File: config.mk
export PLATFORM = sky130hd
export DESIGN_NAME = btn_encoder_flat
export DESIGN_NICKNAME = d
export VERILOG_FILES = /design/src/rtl/btn_encoder_if.sv /design/src/rtl/btn_encoder.sv /design/src/flat_wrapper.sv
export SDC_FILE = /design/constraint.sdc
export NUM_CORES = 1
export LEC_CHECK = 0
export CAP_MARGIN = 20
export CORE_MARGIN = 2
export CORE_UTILIZATION = 49
export DETAILED_ROUTE_END_ITERATION = 8
export PLACE_DENSITY = 0.8
export REMOVE_ABC_BUFFERS = 1
export SLEW_MARGIN = 20
export SYNTH_ARGS = -nofsm -noshare
export SYNTH_HDL_FRONTEND = slang
export SYNTH_SLANG_ARGS = --single-unit
File: constraint.sdc
create_clock -name clk -period 2.5 [get_ports clk]
set_input_delay 0.25 -clock clk [delete_from_list [all_inputs] [get_ports clk]]
set_output_delay 0.25 -clock clk [all_outputs]
set_load 0.03 [all_outputs]
File: src/rtl/btn_encoder_if.sv
// rtl/btn_encoder_if.sv - raw button pins in, debounced button vector and flags out
interface btn_encoder_if;
  logic [3:0] raw;
  logic [3:0] btn;
  logic       invalid;
  logic       strobe;
  logic [1:0] code;

  modport master (output raw, input btn, invalid, strobe, code);
  modport slave  (input raw, output btn, invalid, strobe, code);
endinterface

File: src/rtl/btn_encoder.sv
// rtl/btn_encoder.sv - debounced 4-button encoder with invalid flag, press strobe and binary code
// Optional BTN_AUTO_REPEAT_EN: repeat strobe every REPEAT_CYC cycles while a single button is held.
module btn_encoder #(
  parameter int DEB_CYC    = 4,
  parameter int REPEAT_CYC = 16
) (
  input  logic         clk,
  input  logic         rst,
  btn_encoder_if.slave bus
);

  typedef enum logic [1:0] {IDLE, DEBOUNCE, HELD, RELEASE} state_t;

  localparam logic [7:0] DEB_LAST = 8'(DEB_CYC - 1);

  if (DEB_CYC < 2 || DEB_CYC > 255 || REPEAT_CYC < 2) begin : g_param_check
    $error("btn_encoder: DEB_CYC must be 2..255 and REPEAT_CYC at least 2");
  end

  state_t     state;
  state_t     state_nxt;
  logic [3:0] sync1;
  logic [3:0] s;
  logic [3:0] cap;
  logic [3:0] cap_nxt;
  logic [7:0] cnt;
  logic [7:0] cnt_nxt;
  logic [3:0] btn_q;
  logic [3:0] btn_nxt;
  logic       invalid_q;
  logic       strobe_q;
  logic       strobe_nxt;
  logic [1:0] code_q;

  function automatic logic multi_hot(input logic [3:0] v);
    return (v & (v - 4'd1)) != 4'd0;
  endfunction

  function automatic logic [1:0] low_index(input logic [3:0] v);
    if (v[0])      return 2'd0;
    else if (v[1]) return 2'd1;
    else if (v[2]) return 2'd2;
    else if (v[3]) return 2'd3;
    else           return 2'd0;
  endfunction

  always_ff @(posedge clk) begin
    if (rst) begin
      sync1 <= 4'd0;
      s     <= 4'd0;
    end else begin
      sync1 <= bus.raw;
      s     <= sync1;
    end
  end

`ifdef BTN_AUTO_REPEAT_EN
  localparam int REP_W = ($clog2(REPEAT_CYC) < 1) ? 1 : $clog2(REPEAT_CYC);
  localparam logic [REP_W-1:0] REP_LAST = REP_W'(REPEAT_CYC - 1);

  logic [REP_W-1:0] rep_cnt;
  logic             rep_fire;

  // Counter only runs while staying in HELD, so entry, exit and glitch returns all restart it.
  always_ff @(posedge clk) begin
    if (rst || state != HELD || state_nxt != HELD || invalid_q || rep_cnt == REP_LAST)
      rep_cnt <= '0;
    else
      rep_cnt <= rep_cnt + 1'b1;
  end

  assign rep_fire = (state == HELD) && (state_nxt == HELD) && !invalid_q && (rep_cnt == REP_LAST);
`endif

  always_ff @(posedge clk) begin
    if (rst) begin
      state     <= IDLE;
      cap       <= 4'd0;
      cnt       <= 8'd0;
      btn_q     <= 4'd0;
      invalid_q <= 1'b0;
      strobe_q  <= 1'b0;
      code_q    <= 2'd0;
    end else begin
      state     <= state_nxt;
      cap       <= cap_nxt;
      cnt       <= cnt_nxt;
      btn_q     <= btn_nxt;
      invalid_q <= multi_hot(btn_nxt);
      strobe_q  <= strobe_nxt;
      code_q    <= low_index(btn_nxt);
    end
  end

  always_comb begin
    state_nxt = state;
    cap_nxt   = cap;
    cnt_nxt   = cnt;
    case (state)
      IDLE: begin
        if (s != 4'd0) begin
          state_nxt = DEBOUNCE;
          cap_nxt   = s;
          cnt_nxt   = 8'd0;
        end
      end
      DEBOUNCE: begin
        if (s == 4'd0) begin
          state_nxt = IDLE;
        end else if (s != cap) begin
          cap_nxt = s;
          cnt_nxt = 8'd0;
        end else if (cnt == DEB_LAST) begin
          state_nxt = HELD;
        end else begin
          cnt_nxt = cnt + 8'd1;
        end
      end
      HELD: begin
        if (s != btn_q) begin
          state_nxt = RELEASE;
          cnt_nxt   = 8'd0;
        end
      end
      RELEASE: begin
        // Any non-matching sample counts toward release, so a set change always drops to btn=0 first.
        if (s == btn_q) begin
          state_nxt = HELD;
        end else if (cnt == DEB_LAST) begin
          state_nxt = IDLE;
        end else begin
          cnt_nxt = cnt + 8'd1;
        end
      end
      default: state_nxt = IDLE;
    endcase
  end

  always_comb begin
    btn_nxt    = btn_q;
    strobe_nxt = 1'b0;
    if (state == DEBOUNCE && state_nxt == HELD) begin
      btn_nxt    = cap;
      strobe_nxt = 1'b1;
    end else if (state == RELEASE && state_nxt == IDLE) begin
      btn_nxt = 4'd0;
    end
`ifdef BTN_AUTO_REPEAT_EN
    else if (rep_fire) begin
      strobe_nxt = 1'b1;
    end
`endif
  end

  assign bus.btn     = btn_q;
  assign bus.invalid = invalid_q;
  assign bus.strobe  = strobe_q;
  assign bus.code    = code_q;

endmodule

File: src/flat_wrapper.sv
// flat-port wrapper written by rule: the top's interface ports become plain ports
module btn_encoder_flat 
#(
  parameter int DEB_CYC    = 4,
  parameter int REPEAT_CYC = 16
)
  (clk, rst, bus_raw, bus_btn, bus_invalid, bus_strobe, bus_code);
  btn_encoder_if bus_i ();
  input  logic clk;
  input  logic rst;
  input wire logic [$bits(bus_i.raw)-1:0] bus_raw;
  output wire logic [$bits(bus_i.btn)-1:0] bus_btn;
  output wire logic [$bits(bus_i.invalid)-1:0] bus_invalid;
  output wire logic [$bits(bus_i.strobe)-1:0] bus_strobe;
  output wire logic [$bits(bus_i.code)-1:0] bus_code;
  assign bus_i.raw = bus_raw;
  assign bus_btn = bus_i.btn;
  assign bus_invalid = bus_i.invalid;
  assign bus_strobe = bus_i.strobe;
  assign bus_code = bus_i.code;
  btn_encoder #(.DEB_CYC(DEB_CYC), .REPEAT_CYC(REPEAT_CYC)) u_core (.clk(clk), .rst(rst), .bus(bus_i));
endmodule
Word level (Yosys, flattened, before mapping)
Cells that the tools add are included.
Cells by class
  $add $sub $neg: 2
  $mul: 0
  divide/modulo/power cells: 0
  order comparisons: 0
  eq/ne operators: 13
  shift operators: 0
  muxes and demuxes: 25
  bitwise gates (word level): 1
  reductions and logical operators: 12
Operator list (number)
  8-bit two-way mux: 6
  8-bit case mux with 4 select lines: 1
  4-bit two-way mux: 5
  2-bit two-way mux: 9
  8-bit by 1-bit adder with 8-bit output, second input constant: 1
  8-bit by 2-bit equality test with 1-bit output, second input constant: 1
  4-bit inequality test: 2
  2-bit case mux with 4 select lines: 1
  4-bit case mux with 2 select lines: 1
  4-bit AND reduction: 2
  4-bit nonzero test: 2
  2-bit equality test, second input constant: 3
  2-bit by 1-bit inequality test with 1-bit output, second input constant: 3
  4-bit bitwise AND: 1
  4-bit equality test: 1
  2-bit zero test: 2
  4-bit zero test: 1
  2-bit inequality test, second input constant: 2
  4-bit by 1-bit subtractor with 4-bit output, second input constant: 1
  3-bit OR reduction: 1
  2-bit by 1-bit equality test with 1-bit output, second input constant: 1
  1-bit logical AND: 2
  1-bit two-way mux: 2
  2-bit nonzero test: 1
  2-bit OR reduction: 1
Word-level totals
  flip-flop bits (word level): 30
  latch bits: 0
  memory bits (writable): 0
  bits in read-only memories: 0
  input bits: 6
  output and inout port bits: 8
  word-level logic and storage cells: 63
  memories: 0

Longest topological paths before layout
Gate-level depths: netlist of the first run.
  depth in word-level cells: 12
  mapped depth: 8
  depth with buffers taken out: 7

Worst setup path before layout of the first run
OpenSTA, ideal clock, no wires.
  path type: reg-to-reg
  from: register u_core.cnt[4]
  to: register u_core.code_q[0] (netlist: u_core.bus.code[0])
  library setup time: 0.131 ns
  data arrival time: 2.350 ns
  required time: 2.369 ns
  setup slack: 0.019 ns
  cell stages (with the launch flop): 8
  buffers on the path: 1
  clock period less this slack: 2.481 ns
  cells stage by stage: dfxtp_1 -> or4_1 -> or4_1 -> or3_1 -> buf_6 -> mux2_4 -> a221oi_2 -> nor3b_1
On the way
  longest elaborated chain between the ends: 12
  elaborated cells on any way between the ends: 17
  classes of those cells: eq/ne: 2; mux: 11; reduce/logical: 4
Ends and longest elaborated chain
  start: declaration: line btn_encoder.sv:26  | logic [7:0] cnt;
  start signal: assignment: line btn_encoder.sv:87  | cnt <= cnt_nxt;
  8-bit by 2-bit equality test with 1-bit output *: line btn_encoder.sv:113, btn_encoder.sv:129
  2-bit two-way mux: line btn_encoder.sv:113  | end else if (cnt == DEB_LAST) begin
  2-bit two-way mux: line btn_encoder.sv:110  | end else if (s != cap) begin
  2-bit two-way mux: line btn_encoder.sv:108  | if (s == 4'd0) begin
  2-bit case mux with 4 select lines *: line btn_encoder.sv:99  | case (state)
  2-bit zero test: line btn_encoder.sv:145  | end else if (state == RELEASE && state_nxt == IDLE) begin
  1-bit logical AND: line btn_encoder.sv:145
  4-bit two-way mux: line btn_encoder.sv:145
  4-bit two-way mux *: line btn_encoder.sv:142  | if (state == DEBOUNCE && state_nxt == HELD) begin
  2-bit two-way mux: line btn_encoder.sv:43  | else if (v[3]) return 2'd3;
  2-bit two-way mux: line btn_encoder.sv:42  | else if (v[2]) return 2'd2;
  1-bit two-way mux: line btn_encoder.sv:41  | else if (v[1]) return 2'd1;
  end signal: assignment: line btn_encoder.sv:91  | code_q <= low_index(btn_nxt);
  end: declaration: line btn_encoder.sv:33  | logic [1:0] code_q;
Mark *: on every way between the ends. The rest lies on a longest branch, timed or not.
A chain may end at the register's enable or synchronous reset.

Worst setup path after layout of the first run
  from: register u_core.cnt[5]
  to: register u_core.code_q[0] (netlist: u_core.bus.code[0])
The elaborated chain is that of the path after synthesis.

==> results of run 1 <==
through the flow:
stage / power (uW) / setup TNS, ns
4_1_cts: 890 / 0
3_3_place_gp: 587 / -0.0157
5_1_grt: 917 / -0.0626
3_5_place_dp: 591 / -0.0785
6_report: 885 / 0
2_1_floorplan: 559 / -0.280
cell usage in the layout (no fill, tap or decap), types with 3 or more instances in the layout:
cell type	count
nand2_1	7
nand3_1	5
xnor2_1	6
inv_1	3
dfxtp_1	29
mux2i_1	6
buf_4	11
nor4_1	4
o21ai_0	5
clkdlybuf4s50_1	13
a21oi_1	4
nor2b_1	9
clkbuf_4	5
nand4_1	3
xor2_1	9
nor2_1	19
layout make-up:
cell class,count,share of cell area
Tap cell,30,0.0225
Inverter,3,0.00674
Multi-Input combinational cell,105,0.445
Clock buffer,6,0.0307
Clock inverter,2,0.00749
Sequential cell,30,0.360
Timing Repair Buffer,24,0.127
worst paths after layout:
kind / start / to / slack (ns) / cells after the start
max reg2reg: u_core.cnt[5]$_SDFFE_PP0P_ / u_core.bus.code[0]$_SDFF_PP0_ / 0.001 / 6
max: u_core.cnt[5]$_SDFFE_PP0P_ / u_core.bus.code[0]$_SDFF_PP0_ / 0.001 / 6
min reg2reg: u_core.sync1[1]$_SDFF_PP0_ / u_core.s[1]$_SDFF_PP0_ / 0.44 / 1
min: u_core.sync1[1]$_SDFF_PP0_ / u_core.s[1]$_SDFF_PP0_ / 0.44 / 1
metal layers:
layer,part of all wire,GRT usage,routed length (um)
met1,0.43,0.229,1170
met3,0.053,0.0488,145
met2,0.49,0.304,1330
met4,0.026,0.112,71
met5,0,0,0
what timing repair did:
item | in CTS | in global routing
pin swaps | 0 | 6
endpoints found under the setup margin | 2 | 4
hold buffers | 0 | 0
gates resized for setup | 1 | 8
power breakdown:
group / switching [uW] / internal, uW
registers: 12.5 / 490
logic: 42.1 / 37.0
clock network: 168 / 135
total: 223 / 662
Yosys cell counts (2+ instances only):
master | instances | area share
o21ai_0 | 5 | 0.019
xor2_1 | 9 | 0.059
and2_1 | 2 | 0.0094
nand2_1 | 7 | 0.020
nor2_1 | 19 | 0.053
a21oi_1 | 4 | 0.015
or3_1 | 2 | 0.0094
or4_1 | 3 | 0.017
xnor2_1 | 6 | 0.039
mux2i_1 | 7 | 0.052
clkbuf_1 | 3 | 0.0084
o22ai_1 | 2 | 0.0094
inv_1 | 3 | 0.0084
nand4_1 | 3 | 0.014
dfxtp_1 | 30 | 0.45
nor4_1 | 4 | 0.019
nor2b_1 | 9 | 0.042
nand3_1 | 5 | 0.019
sequential cells by signal, indices dropped and copies added (netlist names):
| name | cells |
|---|---|
| u_core.bus.btn | 4 |
| u_core.sync1 | 4 |
| u_core.bus.strobe | 1 |
| u_core.bus.code | 2 |
| u_core.s | 4 |
| u_core.state | 2 |
| u_core.cnt | 8 |
| u_core.cap | 4 |
| u_core.bus.invalid | 1 |
cell families after synthesis:
family / share of synthesized area
muxes: 0.0806
xor gates and xnor gates: 0.0984
buffers and inverters: 0.0253
AOI/OAI and AO/OA: 0.0918
and+or+nand+nor: 0.245
DFF: 0.450
adders and majority gates: 0.00937
==> flow_metrics.tcl, run 1 <==
set metrics [dict create \
    power_leakage_uw 0.000634 \
    buffer_ports.inserted 13 \
    avgSynthCellArea_um2 9.40 \
    layout_worst_path_cycle_share 0.999 \
    drt-vias-per-instance 5.52 \
    cts.path.max_buffers 2 \
    post_cts_buffers 0 \
    finalNetCount 176 \
    cts.sinks 30 \
    timing.final.crit_period_ns 2.50 \
    holdCritPathClass "reg -> reg" \
    detailedRoute.firstIterationViolations 28 \
    setup_viol 0 \
    grt_pass1_wl_mm 4.64 \
    postSynthRegisterBits 30 \
    antenna_cells_inserted 0 \
    die_height_um 56.2 \
    number_of_fill_cells_in_the_layout 225 \
    clock_tree_from_tritoncts "yes" \
    crit_path_top_cell_by_count "or4_4" \
    seq_area_um2 602 \
    dp_slack_ns -0.0393 \
    grt_pass1_vias 1082 \
    clock_skew_ns 0.00430 \
    die_w_um 56.2 \
    setup_slack_ns 0.00149 \
    mappedNetlistArea_mm2 0.00134 \
    post_synth_inst_count 142 \
    powerDensity_mw_per_mm2 530 \
    dieArea_mm2 0.00316 \
    grt.overflow.total 0 \
    timing.critical_path.fanout_max 4 \
    detail_route.wirelength_mm 2.71 \
    timing.critical_path.max_delay_family "simple AND/OR/NAND/NOR gates" \
    io_pins 14 \
    flow.area_growth_from_synthesis_pct 25.1 \
    ys_async_sr_fraction 0 \
    relative_slew_slack 0.641 \
    routedWlPerCell_um 13.6 \
    fmax_mhz 400 \
    detail-route-antenna-nets 0 \
    drc_errors 0 \
    crit_path_end_kind "flip-flop" \
    share_of_post_route_cells_with_drive_strength_above_1 0.194 \
    irDropWorstVdd_mv 0.453 \
    type_of_the_worst_setup_path "reg -> reg" \
    route.vias.total 1104 \
    outcome "finished clean" \
    core_region_area_mm2 0.00252 \
    worst_pin_slew_ns 0.536 \
    clk-insertion-delay-late_ns 0.33 \
    critical_path.cell_chain "or4_4 -> or4_4 -> or3_4 -> mux2_4 -> a221oi_4 -> nor3b_2" \
    grt_setup_unrepaired "true" \
    drt_first_pass_iters 4 \
    required_ns 2.71 \
    dominantRegCellSynth "dfxtp_1" \
    cts-buffers-inserted 5 \
    placedInstanceArea_mm2 0.00156 \
    synthesis.yosys.warnings 0 \
    worstSetupStartpointType "flip-flop" \
    groute.usage.overall 0.191 \
    number_of_antenna_violations_at_the_first_check_in_global_routing 0 \
    crit_arrival_ns 2.71 \
    final_cell_area_mm2 0.00167 \
    grt_max_degree 14 \
    ctsHtreeMaxLevel 2 \
    finalNonFillerCells 200 \
    synth_cell_type_count 37 \
    finalWeightedCongestion 0.791 \
    final_core_utilization 0.662 \
    place_hpwl_mm 1.95 \
    hold_viol_final 0 \
    start_util 0.529 \
    timing.hold.ws_ns 0.445 \
    core.rowCount 18 \
    synth_seq_area_share 0.450 \
    slew_violations 0 \
    synth_edf_count 0 \
    max_stage_delay_ns 0.53 \
    multi_input_logic_area_um2 743 \
    critPathSlowestCell "or4_4" \
    clkTransAtPathRegs_ns 0.09 \
    path_buf_inv 0 \
    cts_root_buffer "clkbuf_4" \
    timing.max_cap.violations 0 \
    placed_cells 192 \
]
Power figures use the tool's default switching activity.
==> inputs of run 2 (changes only) <==
==> constraint.sdc (replaced) <==
create_clock -name clk -period 2.5 [get_ports clk]
set_input_delay 0.625 -clock clk [delete_from_list [all_inputs] [get_ports clk]]
set_output_delay 0.625 -clock clk [all_outputs]
set_load 0.03 [all_outputs]
==> run 2 against run 1 <==
Compared with the run above: count of clock-buffer cells in the layout rose by 1; utilization up 0.099 points; largest cell class unchanged; cell area increased by 0.15%; register-to-register slack better by 0.02 ns; critical endpoint unchanged; sequential power hardly changed; sequential share of layout area shrank 0.054 points.
==> flow_metrics.tcl, run 2 (synthesized netlist as in run 1, its figures left out) <==
set metrics [dict create \
    finalNonFillerCells 201 \
    crit_path_end_kind "flip-flop" \
    type_of_the_worst_setup_path "reg -> reg" \
    ff2ff_setup_slack_ns 0.02 \
    relative_slew_slack 0.626 \
    clock_skew_ns 0.0115 \
    slew_violations 0 \
    io_pins 14 \
    share_of_post_route_cells_with_drive_strength_above_1 0.193 \
    grt_max_degree 14 \
    holdCritPathClass "reg -> reg" \
    finalSetupTns_ns 0 \
    worst_hold_startpoint "u_core.sync1[2]$_SDFF_PP0_" \
    core.rowCount 18 \
    rr_endpoint "u_core.bus.code[0]$_SDFF_PP0_" \
    ctsHtreeMaxLevel 2 \
    holdPathEnd "u_core.s[2]$_SDFF_PP0_" \
    irDropWorstVdd_mv 0.405 \
    setup_viol 0 \
    min_delay_path_depth 1 \
    path_buf_inv 0 \
    buffer_ports.inserted 13 \
    clock_tree_from_tritoncts "yes" \
    worst_pin_slew_ns 0.553 \
    largest_register_ffs 8 \
    cts_root_buffer "clkbuf_4" \
    antenna_cells_inserted 0 \
    required_ns 2.73 \
    crit-reg2reg-launch "u_core.cnt[5]$_SDFFE_PP0P_" \
    routedWlPerCell_um 13.3 \
    flow.area_growth_from_synthesis_pct 25.3 \
    rr_worst_depth 6 \
    cts.sinks 30 \
    finalNetCount 177 \
    number_of_antenna_violations_at_the_first_check_in_global_routing 0 \
    layout_commonest_cell "dfxtp_1" \
    timing.critical_path.fanout_max 4 \
    largest_register "u_core.cnt" \
    final_core_utilization 0.663 \
    detail_route.wirelength_mm 2.67 \
    detail-route-antenna-nets 0 \
    core_region_area_mm2 0.00252 \
    finalWeightedCongestion 0.801 \
    clk-insertion-delay-late_ns 0.34 \
    grt_setup_unrepaired "true" \
    detailedRoute.firstIterationViolations 34 \
    groute.usage.overall 0.187 \
    place_hpwl_mm 1.87 \
    drc_errors 0 \
    cts-buffers-inserted 5 \
    critPathSlowestCell "or4_4" \
    grt_pass1_vias 1081 \
    timing.final.crit_period_ns 2.48 \
    clkTransAtPathRegs_ns 0.10 \
    die_height_um 56.2 \
    fmax_mhz 403 \
    die_w_um 56.2 \
    power_leakage_uw 0.000643 \
    layout_worst_path_cycle_share 0.992 \
    max_stage_delay_ns 0.53 \
    seq_area_um2 602 \
    route.vias.total 1119 \
    timing.critical_path.max_delay_family "simple AND/OR/NAND/NOR gates" \
    drt-vias-per-instance 5.57 \
    outcome "finished clean" \
    placed_cells 192 \
    start_util 0.529 \
    number_of_fill_cells_in_the_layout 222 \
    placedInstanceArea_mm2 0.00156 \
    grt_pass1_wl_mm 4.61 \
    hold_viol_final 0 \
    dieArea_mm2 0.00316 \
    multi_input_logic_area_um2 742 \
    worstSetupStartpointType "flip-flop" \
    critical_path.cell_chain "or4_4 -> or4_4 -> or3_4 -> mux2_4 -> a221oi_4 -> nor3b_2" \
    mostFrequentLayoutCells "dfxtp_1, nor2_1, clkdlybuf4s50_1, buf_4" \
    powerDensity_mw_per_mm2 531 \
    cts.path.max_buffers 2 \
    grt.overflow.total 0 \
    crit_path_top_cell_by_count "or4_4" \
    timing.max_cap.violations 0 \
    crit_arrival_ns 2.70 \
    cts.hold.buffers_added 0 \
    drt_first_pass_iters 4 \
    final_cell_area_mm2 0.00167 \
]
## run 2: layout make-up
cell class | count | share of cell area
Inverter | 3 | 0.00673
Timing Repair Buffer | 25 | 0.132
Clock inverter | 1 | 0.00299
Clock buffer | 7 | 0.0329
Tap cell | 30 | 0.0224
Multi-Input combinational cell | 105 | 0.444
Sequential cell | 30 | 0.360
## run 2: layer usage
layer  vias to the layer above  share of wire  track usage
met5                         -              0            0
met4                         0          0.019       0.0714
met3                         6          0.062       0.0721
met2                        31           0.47        0.294
met1                       531           0.45        0.229
li1                        551              -            -
## run 2: repair_timing
action,4_1_cts,5_1_grt
pin swaps,0,6
setup endpoints to repair,3,5
gates cloned,0,0
gates resized for setup,1,8
setup buffers,0,1
## run 2: through the flow
stage               hold WS [ns]  setup WS (ns)  power (uW)
floorplan                  0.414         -0.203         559
global placement           0.418        -0.0142         589
detailed placement         0.429        -0.0570         593
CTS                        0.451         0.0118         893
global route               0.458        -0.0407         922
finish                     0.449         0.0207         889
## run 2: report_power, final
| part | switching (uW) | leakage (uW) | total (uW) | internal (uW) |
|---|---|---|---|---|
| clock | 169 | 0.0000353 | 306 | 136 |
| sequential | 10.7 | 0.000245 | 501 | 490 |
| combinational | 43.2 | 0.000363 | 82.4 | 39.2 |
## run 2: worst max path at each step
| stage | startpoint | endpoint | slack (ns) | cells after the start |
|---|---|---|---|---|
| floorplan | u_core.cnt[4]$_SDFFE_PP0P_ | u_core.bus.code[0]$_SDFF_PP0_ | -0.20 | 6 |
| global placement | u_core.cnt[4]$_SDFFE_PP0P_ | u_core.bus.code[0]$_SDFF_PP0_ | -0.01 | 7 |
| detailed placement | u_core.cnt[4]$_SDFFE_PP0P_ | u_core.bus.code[0]$_SDFF_PP0_ | -0.06 | 7 |
| CTS | u_core.cnt[4]$_SDFFE_PP0P_ | u_core.bus.code[0]$_SDFF_PP0_ | 0.01 | 6 |
| global route | u_core.cnt[5]$_SDFFE_PP0P_ | u_core.bus.code[0]$_SDFF_PP0_ | -0.04 | 6 |
| finish | u_core.cnt[5]$_SDFFE_PP0P_ | u_core.bus.code[0]$_SDFF_PP0_ | 0.02 | 6 |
================================
### Activity
Find and copy every line in the entries above where the string "declaration" occurs.

### Reply to the task
  start: declaration: line btn_encoder.sv:26  | logic [7:0] cnt;
  end: declaration: line btn_encoder.sv:33  | logic [1:0] code_q;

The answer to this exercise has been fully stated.